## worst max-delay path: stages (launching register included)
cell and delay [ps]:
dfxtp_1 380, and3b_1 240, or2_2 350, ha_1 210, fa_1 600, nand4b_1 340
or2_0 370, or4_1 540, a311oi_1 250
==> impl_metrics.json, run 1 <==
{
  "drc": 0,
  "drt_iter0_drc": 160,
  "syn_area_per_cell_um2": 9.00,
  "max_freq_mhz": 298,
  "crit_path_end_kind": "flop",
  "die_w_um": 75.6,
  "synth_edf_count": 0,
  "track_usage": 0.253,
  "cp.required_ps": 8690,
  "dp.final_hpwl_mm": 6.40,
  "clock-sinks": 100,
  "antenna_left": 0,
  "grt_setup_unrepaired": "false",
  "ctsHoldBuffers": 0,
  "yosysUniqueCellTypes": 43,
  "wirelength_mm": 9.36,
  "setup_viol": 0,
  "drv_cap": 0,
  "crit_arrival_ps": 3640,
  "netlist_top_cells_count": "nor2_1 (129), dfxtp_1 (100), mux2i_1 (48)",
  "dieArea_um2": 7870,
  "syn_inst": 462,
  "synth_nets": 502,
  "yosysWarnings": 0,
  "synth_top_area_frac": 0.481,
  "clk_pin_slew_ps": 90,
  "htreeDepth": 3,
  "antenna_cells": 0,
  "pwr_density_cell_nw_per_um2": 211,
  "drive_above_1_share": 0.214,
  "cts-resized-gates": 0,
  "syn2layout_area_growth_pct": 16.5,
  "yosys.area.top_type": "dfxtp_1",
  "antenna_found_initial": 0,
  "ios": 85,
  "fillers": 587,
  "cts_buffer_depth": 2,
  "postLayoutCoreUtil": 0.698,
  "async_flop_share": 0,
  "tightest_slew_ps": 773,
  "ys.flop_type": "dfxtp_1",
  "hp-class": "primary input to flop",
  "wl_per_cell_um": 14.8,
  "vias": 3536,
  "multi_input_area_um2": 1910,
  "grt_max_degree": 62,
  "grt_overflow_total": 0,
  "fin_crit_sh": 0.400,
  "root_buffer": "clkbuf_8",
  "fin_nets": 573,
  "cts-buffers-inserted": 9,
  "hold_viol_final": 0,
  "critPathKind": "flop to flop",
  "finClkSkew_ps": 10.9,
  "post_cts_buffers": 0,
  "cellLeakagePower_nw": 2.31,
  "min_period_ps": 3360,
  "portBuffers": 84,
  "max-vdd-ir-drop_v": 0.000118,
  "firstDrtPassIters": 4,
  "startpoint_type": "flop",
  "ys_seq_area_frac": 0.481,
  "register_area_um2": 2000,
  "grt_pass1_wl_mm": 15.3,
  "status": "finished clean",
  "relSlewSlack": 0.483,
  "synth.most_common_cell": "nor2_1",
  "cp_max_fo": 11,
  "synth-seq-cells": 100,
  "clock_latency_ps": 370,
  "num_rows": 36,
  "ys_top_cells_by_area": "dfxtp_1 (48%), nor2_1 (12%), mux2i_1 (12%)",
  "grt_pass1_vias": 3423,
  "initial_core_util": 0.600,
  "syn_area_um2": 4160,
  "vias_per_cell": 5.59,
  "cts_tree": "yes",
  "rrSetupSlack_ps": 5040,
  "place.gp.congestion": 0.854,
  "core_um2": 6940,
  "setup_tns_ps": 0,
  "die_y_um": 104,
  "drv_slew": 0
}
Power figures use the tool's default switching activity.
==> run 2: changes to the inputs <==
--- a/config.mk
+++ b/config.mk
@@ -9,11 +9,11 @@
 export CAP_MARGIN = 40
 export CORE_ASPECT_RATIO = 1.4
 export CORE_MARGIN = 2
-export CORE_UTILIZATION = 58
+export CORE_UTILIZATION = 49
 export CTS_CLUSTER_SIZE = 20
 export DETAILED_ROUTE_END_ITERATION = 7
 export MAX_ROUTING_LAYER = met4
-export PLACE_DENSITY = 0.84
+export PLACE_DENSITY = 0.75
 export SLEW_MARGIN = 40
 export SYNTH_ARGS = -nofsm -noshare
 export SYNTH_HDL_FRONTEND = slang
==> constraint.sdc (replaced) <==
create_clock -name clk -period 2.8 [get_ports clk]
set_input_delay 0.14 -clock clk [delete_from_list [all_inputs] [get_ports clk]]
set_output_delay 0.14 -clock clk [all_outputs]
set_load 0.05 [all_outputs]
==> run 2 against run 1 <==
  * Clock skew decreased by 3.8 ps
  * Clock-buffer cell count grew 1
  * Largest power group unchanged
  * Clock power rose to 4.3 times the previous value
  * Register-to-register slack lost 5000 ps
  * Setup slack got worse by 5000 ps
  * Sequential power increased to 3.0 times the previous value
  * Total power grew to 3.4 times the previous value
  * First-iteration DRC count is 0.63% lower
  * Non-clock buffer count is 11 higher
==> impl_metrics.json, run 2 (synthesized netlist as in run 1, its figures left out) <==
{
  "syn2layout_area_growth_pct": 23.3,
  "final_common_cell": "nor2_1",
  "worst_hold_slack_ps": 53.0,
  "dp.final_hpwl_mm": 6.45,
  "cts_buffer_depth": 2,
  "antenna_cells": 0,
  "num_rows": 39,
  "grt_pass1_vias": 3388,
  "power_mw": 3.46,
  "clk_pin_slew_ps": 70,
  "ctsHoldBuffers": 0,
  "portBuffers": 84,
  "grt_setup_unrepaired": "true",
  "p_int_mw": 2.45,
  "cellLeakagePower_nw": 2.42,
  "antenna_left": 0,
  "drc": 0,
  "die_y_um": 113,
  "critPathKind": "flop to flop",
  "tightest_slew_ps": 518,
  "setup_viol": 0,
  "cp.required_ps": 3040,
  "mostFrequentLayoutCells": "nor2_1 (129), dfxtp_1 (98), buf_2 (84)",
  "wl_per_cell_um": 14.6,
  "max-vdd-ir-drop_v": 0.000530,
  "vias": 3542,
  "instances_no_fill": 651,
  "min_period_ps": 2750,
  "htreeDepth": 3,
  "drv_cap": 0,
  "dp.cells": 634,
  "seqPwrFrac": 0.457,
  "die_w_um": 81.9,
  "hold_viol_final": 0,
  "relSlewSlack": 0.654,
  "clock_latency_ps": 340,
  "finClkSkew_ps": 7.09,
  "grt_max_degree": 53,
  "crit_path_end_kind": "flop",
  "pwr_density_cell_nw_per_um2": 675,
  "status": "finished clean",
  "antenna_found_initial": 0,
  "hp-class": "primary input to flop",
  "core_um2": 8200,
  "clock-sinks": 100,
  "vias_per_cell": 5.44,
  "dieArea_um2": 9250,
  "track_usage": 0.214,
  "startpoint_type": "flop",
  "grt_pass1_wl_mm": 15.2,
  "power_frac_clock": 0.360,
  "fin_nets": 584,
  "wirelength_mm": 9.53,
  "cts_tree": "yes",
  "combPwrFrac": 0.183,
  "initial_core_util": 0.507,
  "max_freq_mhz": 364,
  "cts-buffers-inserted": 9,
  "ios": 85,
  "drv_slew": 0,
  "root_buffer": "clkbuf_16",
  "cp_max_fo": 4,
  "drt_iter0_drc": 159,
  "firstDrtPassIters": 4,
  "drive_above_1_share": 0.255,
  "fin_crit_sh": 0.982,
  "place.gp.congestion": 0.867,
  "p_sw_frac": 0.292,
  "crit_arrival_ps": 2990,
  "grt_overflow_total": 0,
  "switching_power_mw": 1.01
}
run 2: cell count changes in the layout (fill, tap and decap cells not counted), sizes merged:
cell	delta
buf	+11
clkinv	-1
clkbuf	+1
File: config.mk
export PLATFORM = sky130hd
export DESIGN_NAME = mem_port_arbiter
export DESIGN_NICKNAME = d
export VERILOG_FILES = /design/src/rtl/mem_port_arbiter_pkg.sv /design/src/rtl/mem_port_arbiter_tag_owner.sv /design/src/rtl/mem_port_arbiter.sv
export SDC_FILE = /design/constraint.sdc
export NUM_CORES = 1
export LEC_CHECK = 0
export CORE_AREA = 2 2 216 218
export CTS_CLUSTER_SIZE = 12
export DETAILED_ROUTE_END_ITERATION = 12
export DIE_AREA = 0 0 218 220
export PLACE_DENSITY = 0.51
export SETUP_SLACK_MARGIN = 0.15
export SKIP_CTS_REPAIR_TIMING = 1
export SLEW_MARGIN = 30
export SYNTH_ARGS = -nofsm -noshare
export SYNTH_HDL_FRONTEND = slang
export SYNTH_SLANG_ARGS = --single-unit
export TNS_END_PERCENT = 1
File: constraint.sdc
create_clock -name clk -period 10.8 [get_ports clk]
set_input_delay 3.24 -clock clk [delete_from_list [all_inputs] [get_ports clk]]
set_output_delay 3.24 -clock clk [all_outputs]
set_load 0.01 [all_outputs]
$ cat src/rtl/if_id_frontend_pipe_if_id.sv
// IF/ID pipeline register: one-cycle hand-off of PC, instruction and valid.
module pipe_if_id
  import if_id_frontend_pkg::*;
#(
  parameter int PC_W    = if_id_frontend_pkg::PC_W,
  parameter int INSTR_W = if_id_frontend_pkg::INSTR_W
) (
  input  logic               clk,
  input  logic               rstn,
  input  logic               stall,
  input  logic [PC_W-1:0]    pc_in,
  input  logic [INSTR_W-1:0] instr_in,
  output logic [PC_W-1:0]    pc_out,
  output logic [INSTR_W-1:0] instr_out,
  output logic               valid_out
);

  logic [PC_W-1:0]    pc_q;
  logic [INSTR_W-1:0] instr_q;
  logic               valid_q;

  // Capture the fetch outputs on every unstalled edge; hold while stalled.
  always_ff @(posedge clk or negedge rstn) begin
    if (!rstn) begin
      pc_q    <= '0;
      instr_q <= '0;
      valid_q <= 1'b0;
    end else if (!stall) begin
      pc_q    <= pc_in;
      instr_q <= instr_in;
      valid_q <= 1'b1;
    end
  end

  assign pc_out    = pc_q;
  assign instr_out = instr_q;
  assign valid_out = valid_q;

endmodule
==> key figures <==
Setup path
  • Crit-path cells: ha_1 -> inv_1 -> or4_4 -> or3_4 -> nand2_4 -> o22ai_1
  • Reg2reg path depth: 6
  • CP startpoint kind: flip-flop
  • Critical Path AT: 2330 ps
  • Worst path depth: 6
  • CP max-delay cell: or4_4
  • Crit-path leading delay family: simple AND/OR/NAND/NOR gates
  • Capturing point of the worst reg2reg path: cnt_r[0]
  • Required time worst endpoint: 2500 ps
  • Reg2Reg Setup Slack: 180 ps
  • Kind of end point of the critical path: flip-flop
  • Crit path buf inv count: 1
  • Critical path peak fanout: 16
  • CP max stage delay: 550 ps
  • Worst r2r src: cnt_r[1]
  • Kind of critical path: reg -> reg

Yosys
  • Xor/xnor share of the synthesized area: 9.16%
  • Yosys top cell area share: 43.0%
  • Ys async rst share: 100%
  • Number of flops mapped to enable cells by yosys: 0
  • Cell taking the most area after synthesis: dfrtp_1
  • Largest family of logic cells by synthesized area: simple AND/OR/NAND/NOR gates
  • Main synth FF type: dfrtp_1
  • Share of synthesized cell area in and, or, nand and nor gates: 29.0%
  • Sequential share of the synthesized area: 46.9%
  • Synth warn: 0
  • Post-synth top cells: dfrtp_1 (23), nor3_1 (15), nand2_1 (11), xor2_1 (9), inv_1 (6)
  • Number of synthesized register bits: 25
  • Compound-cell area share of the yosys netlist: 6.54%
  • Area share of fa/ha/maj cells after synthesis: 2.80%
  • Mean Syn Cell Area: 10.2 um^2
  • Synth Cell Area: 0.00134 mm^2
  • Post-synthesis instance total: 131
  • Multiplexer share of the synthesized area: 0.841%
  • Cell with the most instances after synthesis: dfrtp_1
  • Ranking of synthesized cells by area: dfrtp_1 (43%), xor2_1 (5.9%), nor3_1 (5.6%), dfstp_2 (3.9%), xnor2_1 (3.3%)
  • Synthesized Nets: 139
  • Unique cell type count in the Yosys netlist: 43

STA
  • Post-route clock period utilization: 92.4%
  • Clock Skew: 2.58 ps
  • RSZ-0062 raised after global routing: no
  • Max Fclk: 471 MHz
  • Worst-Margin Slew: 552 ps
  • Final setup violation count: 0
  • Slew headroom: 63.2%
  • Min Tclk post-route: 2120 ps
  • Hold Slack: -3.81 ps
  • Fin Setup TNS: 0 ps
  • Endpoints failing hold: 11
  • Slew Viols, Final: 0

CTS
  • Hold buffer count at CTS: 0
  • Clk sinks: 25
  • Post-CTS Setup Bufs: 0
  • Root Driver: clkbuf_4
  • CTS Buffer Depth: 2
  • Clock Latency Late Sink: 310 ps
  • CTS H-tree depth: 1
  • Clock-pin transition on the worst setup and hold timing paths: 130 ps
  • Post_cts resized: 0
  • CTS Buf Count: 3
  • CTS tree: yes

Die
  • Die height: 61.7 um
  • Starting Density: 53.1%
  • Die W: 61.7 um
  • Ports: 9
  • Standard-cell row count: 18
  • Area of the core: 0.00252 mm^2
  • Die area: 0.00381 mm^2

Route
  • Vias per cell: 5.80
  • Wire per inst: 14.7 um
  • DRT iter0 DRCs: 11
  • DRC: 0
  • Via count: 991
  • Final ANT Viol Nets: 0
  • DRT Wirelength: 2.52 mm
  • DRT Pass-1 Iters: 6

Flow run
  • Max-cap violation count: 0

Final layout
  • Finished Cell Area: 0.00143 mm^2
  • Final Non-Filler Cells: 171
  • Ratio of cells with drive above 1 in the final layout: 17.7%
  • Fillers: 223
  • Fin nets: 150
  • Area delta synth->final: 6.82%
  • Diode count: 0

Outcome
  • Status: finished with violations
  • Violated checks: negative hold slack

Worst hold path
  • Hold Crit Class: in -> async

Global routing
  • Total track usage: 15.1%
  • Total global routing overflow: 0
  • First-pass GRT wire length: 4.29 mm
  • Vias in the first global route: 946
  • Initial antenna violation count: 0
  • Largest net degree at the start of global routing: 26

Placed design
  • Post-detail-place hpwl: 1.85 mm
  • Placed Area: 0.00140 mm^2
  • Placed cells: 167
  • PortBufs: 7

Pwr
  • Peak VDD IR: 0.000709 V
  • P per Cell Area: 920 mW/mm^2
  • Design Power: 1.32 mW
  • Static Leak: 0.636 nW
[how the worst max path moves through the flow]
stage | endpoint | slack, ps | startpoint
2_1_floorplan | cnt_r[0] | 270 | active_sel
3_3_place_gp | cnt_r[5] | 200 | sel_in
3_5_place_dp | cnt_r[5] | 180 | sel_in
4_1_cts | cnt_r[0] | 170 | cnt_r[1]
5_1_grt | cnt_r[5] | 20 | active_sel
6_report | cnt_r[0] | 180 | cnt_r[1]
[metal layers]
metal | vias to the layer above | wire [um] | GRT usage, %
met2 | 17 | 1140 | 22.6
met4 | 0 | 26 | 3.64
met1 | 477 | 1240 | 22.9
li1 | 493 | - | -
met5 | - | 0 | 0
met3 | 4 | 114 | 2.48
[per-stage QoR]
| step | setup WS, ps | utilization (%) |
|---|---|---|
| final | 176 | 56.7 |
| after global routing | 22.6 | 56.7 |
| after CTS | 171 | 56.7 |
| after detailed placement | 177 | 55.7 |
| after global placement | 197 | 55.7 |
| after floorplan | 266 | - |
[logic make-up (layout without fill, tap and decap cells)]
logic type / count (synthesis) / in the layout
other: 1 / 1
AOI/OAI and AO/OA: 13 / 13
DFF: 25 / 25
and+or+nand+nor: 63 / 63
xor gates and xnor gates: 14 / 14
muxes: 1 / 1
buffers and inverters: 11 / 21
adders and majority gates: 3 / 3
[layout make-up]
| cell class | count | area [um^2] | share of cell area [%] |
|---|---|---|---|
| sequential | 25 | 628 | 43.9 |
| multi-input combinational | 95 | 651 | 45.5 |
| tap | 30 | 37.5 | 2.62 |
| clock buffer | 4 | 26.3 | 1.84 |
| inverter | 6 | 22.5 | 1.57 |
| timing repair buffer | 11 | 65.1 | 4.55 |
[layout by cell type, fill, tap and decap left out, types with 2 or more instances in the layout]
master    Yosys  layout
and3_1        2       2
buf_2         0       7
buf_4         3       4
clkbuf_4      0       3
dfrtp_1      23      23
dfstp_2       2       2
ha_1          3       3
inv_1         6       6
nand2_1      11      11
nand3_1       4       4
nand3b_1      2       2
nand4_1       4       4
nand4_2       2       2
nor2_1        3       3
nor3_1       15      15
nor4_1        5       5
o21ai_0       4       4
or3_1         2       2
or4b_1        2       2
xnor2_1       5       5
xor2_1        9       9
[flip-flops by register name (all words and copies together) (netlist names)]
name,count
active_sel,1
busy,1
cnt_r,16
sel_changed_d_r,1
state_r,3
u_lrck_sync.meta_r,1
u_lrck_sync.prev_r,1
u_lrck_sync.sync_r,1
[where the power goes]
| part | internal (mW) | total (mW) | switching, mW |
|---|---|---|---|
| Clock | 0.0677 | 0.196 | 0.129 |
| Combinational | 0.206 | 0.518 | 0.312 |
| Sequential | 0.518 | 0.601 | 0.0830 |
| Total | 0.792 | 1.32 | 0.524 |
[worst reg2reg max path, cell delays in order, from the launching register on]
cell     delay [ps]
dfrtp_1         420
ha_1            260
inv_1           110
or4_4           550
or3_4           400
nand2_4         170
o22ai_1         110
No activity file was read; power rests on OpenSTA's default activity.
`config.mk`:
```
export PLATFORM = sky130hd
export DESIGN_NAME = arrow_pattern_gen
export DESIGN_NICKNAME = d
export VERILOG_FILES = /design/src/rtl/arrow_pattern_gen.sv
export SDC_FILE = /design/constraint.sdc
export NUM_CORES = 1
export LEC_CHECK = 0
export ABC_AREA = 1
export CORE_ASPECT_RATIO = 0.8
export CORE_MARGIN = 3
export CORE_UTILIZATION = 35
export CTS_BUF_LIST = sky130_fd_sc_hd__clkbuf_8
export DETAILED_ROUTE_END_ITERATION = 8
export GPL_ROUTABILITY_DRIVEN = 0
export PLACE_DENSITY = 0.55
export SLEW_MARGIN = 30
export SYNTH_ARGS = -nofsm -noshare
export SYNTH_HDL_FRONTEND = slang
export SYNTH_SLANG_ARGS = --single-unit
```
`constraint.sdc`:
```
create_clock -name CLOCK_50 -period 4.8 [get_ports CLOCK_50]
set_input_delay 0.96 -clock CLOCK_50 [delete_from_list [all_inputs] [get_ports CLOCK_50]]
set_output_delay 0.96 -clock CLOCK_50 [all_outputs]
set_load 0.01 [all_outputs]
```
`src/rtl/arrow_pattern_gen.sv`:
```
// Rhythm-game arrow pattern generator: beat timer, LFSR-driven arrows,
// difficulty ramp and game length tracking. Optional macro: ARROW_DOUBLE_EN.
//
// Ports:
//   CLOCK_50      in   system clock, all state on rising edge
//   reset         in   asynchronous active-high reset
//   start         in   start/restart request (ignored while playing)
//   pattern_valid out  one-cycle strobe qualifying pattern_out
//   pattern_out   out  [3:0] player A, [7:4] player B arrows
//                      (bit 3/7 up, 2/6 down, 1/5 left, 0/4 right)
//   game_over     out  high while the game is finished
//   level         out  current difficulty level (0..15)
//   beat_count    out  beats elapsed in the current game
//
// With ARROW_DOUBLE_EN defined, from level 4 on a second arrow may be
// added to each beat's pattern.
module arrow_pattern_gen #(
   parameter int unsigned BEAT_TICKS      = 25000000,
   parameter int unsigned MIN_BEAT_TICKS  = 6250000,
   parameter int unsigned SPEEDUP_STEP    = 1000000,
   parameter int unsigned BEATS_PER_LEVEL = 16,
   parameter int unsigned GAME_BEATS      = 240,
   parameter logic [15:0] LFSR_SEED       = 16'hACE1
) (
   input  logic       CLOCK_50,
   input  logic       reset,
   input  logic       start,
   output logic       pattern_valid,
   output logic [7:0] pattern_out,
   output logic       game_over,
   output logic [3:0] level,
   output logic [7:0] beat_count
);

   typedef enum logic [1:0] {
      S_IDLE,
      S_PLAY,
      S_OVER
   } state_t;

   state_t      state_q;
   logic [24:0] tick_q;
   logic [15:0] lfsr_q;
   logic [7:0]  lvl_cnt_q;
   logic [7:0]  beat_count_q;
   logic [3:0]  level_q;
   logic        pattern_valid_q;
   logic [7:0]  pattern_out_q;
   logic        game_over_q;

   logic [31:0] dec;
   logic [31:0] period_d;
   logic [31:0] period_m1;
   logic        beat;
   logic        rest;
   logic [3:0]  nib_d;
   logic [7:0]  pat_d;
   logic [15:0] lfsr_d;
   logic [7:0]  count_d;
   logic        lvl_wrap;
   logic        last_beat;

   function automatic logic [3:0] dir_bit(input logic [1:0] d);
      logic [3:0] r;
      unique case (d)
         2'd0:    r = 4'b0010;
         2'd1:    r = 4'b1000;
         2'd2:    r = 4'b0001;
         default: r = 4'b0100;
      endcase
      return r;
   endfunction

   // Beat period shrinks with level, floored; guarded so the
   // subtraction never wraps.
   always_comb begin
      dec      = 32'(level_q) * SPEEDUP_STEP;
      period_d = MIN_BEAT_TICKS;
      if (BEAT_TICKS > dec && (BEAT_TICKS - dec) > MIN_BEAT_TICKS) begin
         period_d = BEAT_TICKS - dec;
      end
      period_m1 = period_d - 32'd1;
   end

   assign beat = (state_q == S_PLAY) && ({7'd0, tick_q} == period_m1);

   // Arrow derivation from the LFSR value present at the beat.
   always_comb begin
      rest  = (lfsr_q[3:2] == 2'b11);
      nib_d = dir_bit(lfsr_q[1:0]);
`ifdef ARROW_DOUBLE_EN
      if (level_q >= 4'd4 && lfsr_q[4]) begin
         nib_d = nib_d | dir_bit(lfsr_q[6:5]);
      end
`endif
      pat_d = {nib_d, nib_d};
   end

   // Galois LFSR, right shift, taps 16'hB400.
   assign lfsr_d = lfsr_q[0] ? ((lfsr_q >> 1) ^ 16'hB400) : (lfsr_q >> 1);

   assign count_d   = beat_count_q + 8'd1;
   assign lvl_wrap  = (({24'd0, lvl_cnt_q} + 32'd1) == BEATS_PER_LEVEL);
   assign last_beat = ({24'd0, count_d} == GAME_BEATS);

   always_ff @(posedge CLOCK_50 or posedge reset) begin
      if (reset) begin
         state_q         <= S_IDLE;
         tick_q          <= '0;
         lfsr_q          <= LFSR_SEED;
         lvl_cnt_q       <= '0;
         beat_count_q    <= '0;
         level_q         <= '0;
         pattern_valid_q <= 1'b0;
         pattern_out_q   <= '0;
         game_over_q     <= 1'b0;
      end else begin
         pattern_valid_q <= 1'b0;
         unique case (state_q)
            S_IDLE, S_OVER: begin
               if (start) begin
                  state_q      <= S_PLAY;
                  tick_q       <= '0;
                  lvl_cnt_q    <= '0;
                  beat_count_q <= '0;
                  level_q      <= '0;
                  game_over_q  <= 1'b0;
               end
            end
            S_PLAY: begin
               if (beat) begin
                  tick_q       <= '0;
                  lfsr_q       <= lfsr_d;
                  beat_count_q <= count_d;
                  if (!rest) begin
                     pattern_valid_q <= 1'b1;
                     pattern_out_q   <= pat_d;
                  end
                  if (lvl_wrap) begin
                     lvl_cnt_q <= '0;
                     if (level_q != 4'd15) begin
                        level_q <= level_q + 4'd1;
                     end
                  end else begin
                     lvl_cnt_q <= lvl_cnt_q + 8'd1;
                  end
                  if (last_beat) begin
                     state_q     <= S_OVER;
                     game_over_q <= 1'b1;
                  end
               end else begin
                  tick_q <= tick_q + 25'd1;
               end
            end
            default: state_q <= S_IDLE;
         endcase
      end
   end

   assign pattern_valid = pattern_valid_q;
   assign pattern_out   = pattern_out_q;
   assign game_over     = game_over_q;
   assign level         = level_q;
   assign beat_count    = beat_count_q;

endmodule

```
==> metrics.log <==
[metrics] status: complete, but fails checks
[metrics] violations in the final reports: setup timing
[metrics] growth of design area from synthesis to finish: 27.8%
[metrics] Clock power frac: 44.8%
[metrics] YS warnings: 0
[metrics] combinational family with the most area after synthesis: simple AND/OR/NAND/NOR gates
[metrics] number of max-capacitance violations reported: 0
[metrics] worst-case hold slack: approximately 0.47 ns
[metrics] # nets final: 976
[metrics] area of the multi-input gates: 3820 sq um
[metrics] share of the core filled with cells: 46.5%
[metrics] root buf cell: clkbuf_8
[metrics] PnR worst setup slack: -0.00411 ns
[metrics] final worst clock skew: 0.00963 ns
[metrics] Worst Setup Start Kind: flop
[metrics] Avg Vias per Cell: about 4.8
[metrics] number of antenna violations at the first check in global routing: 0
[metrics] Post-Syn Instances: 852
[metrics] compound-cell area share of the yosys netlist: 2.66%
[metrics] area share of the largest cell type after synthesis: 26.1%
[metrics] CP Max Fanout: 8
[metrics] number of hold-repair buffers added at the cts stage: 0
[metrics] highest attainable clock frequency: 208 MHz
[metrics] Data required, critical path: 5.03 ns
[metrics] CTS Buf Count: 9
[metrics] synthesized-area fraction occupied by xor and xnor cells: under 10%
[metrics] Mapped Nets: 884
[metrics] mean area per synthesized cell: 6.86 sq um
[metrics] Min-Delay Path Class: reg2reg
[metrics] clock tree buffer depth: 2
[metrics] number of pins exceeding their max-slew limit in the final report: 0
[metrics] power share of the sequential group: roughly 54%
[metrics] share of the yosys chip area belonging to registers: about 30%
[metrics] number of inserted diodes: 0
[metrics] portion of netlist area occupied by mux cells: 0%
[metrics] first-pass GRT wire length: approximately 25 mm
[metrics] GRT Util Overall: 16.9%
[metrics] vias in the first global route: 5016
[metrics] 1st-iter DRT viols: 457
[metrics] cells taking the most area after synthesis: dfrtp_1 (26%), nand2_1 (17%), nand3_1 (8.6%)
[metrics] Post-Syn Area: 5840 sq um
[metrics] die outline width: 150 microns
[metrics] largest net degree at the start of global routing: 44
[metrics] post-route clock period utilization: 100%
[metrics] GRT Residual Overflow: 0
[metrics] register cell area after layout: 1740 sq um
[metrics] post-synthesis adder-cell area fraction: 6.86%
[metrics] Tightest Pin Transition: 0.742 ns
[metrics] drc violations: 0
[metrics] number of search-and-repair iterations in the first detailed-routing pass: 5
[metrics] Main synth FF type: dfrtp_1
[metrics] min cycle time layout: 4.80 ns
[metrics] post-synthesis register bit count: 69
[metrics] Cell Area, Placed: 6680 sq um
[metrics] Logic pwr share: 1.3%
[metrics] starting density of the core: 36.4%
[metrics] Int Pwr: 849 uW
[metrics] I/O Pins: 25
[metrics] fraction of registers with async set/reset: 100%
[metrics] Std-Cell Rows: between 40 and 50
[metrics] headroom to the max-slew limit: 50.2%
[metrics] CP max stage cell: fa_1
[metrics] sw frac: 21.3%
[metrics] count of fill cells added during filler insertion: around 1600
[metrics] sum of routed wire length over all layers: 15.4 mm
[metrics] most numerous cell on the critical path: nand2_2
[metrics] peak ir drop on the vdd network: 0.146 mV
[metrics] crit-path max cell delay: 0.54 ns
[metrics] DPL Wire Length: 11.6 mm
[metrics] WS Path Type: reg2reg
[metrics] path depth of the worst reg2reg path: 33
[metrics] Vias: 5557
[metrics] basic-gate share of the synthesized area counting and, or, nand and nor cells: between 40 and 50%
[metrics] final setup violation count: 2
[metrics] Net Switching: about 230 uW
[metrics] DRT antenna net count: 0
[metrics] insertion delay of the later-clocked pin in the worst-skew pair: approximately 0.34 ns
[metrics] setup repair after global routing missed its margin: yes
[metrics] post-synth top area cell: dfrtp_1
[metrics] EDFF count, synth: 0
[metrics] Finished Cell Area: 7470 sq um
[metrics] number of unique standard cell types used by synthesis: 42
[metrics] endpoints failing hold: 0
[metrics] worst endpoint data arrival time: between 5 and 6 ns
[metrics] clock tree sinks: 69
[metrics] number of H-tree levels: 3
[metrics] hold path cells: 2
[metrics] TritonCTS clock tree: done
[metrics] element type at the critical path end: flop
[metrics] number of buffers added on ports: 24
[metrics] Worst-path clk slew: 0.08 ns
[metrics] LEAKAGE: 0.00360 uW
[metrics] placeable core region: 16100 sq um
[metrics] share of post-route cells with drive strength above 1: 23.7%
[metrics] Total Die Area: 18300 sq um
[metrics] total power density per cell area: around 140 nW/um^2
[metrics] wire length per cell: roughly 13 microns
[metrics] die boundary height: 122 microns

++++++

**Task**
Look above for the line holding "yosys netlist: 6.54%". Print it and every line after it, exactly, through the line holding "Area: 0.00143 mm^2".

**Exercise response**
  • Compound-cell area share of the yosys netlist: 6.54%
  • Area share of fa/ha/maj cells after synthesis: 2.80%
  • Mean Syn Cell Area: 10.2 um^2
  • Synth Cell Area: 0.00134 mm^2
  • Post-synthesis instance total: 131
  • Multiplexer share of the synthesized area: 0.841%
  • Cell with the most instances after synthesis: dfrtp_1
  • Ranking of synthesized cells by area: dfrtp_1 (43%), xor2_1 (5.9%), nor3_1 (5.6%), dfstp_2 (3.9%), xnor2_1 (3.3%)
  • Synthesized Nets: 139
  • Unique cell type count in the Yosys netlist: 43

STA
  • Post-route clock period utilization: 92.4%
  • Clock Skew: 2.58 ps
  • RSZ-0062 raised after global routing: no
  • Max Fclk: 471 MHz
  • Worst-Margin Slew: 552 ps
  • Final setup violation count: 0
  • Slew headroom: 63.2%
  • Min Tclk post-route: 2120 ps
  • Hold Slack: -3.81 ps
  • Fin Setup TNS: 0 ps
  • Endpoints failing hold: 11
  • Slew Viols, Final: 0

CTS
  • Hold buffer count at CTS: 0
  • Clk sinks: 25
  • Post-CTS Setup Bufs: 0
  • Root Driver: clkbuf_4
  • CTS Buffer Depth: 2
  • Clock Latency Late Sink: 310 ps
  • CTS H-tree depth: 1
  • Clock-pin transition on the worst setup and hold timing paths: 130 ps
  • Post_cts resized: 0
  • CTS Buf Count: 3
  • CTS tree: yes

Die
  • Die height: 61.7 um
  • Starting Density: 53.1%
  • Die W: 61.7 um
  • Ports: 9
  • Standard-cell row count: 18
  • Area of the core: 0.00252 mm^2
  • Die area: 0.00381 mm^2

Route
  • Vias per cell: 5.80
  • Wire per inst: 14.7 um
  • DRT iter0 DRCs: 11
  • DRC: 0
  • Via count: 991
  • Final ANT Viol Nets: 0
  • DRT Wirelength: 2.52 mm
  • DRT Pass-1 Iters: 6

Flow run
  • Max-cap violation count: 0

Final layout
  • Finished Cell Area: 0.00143 mm^2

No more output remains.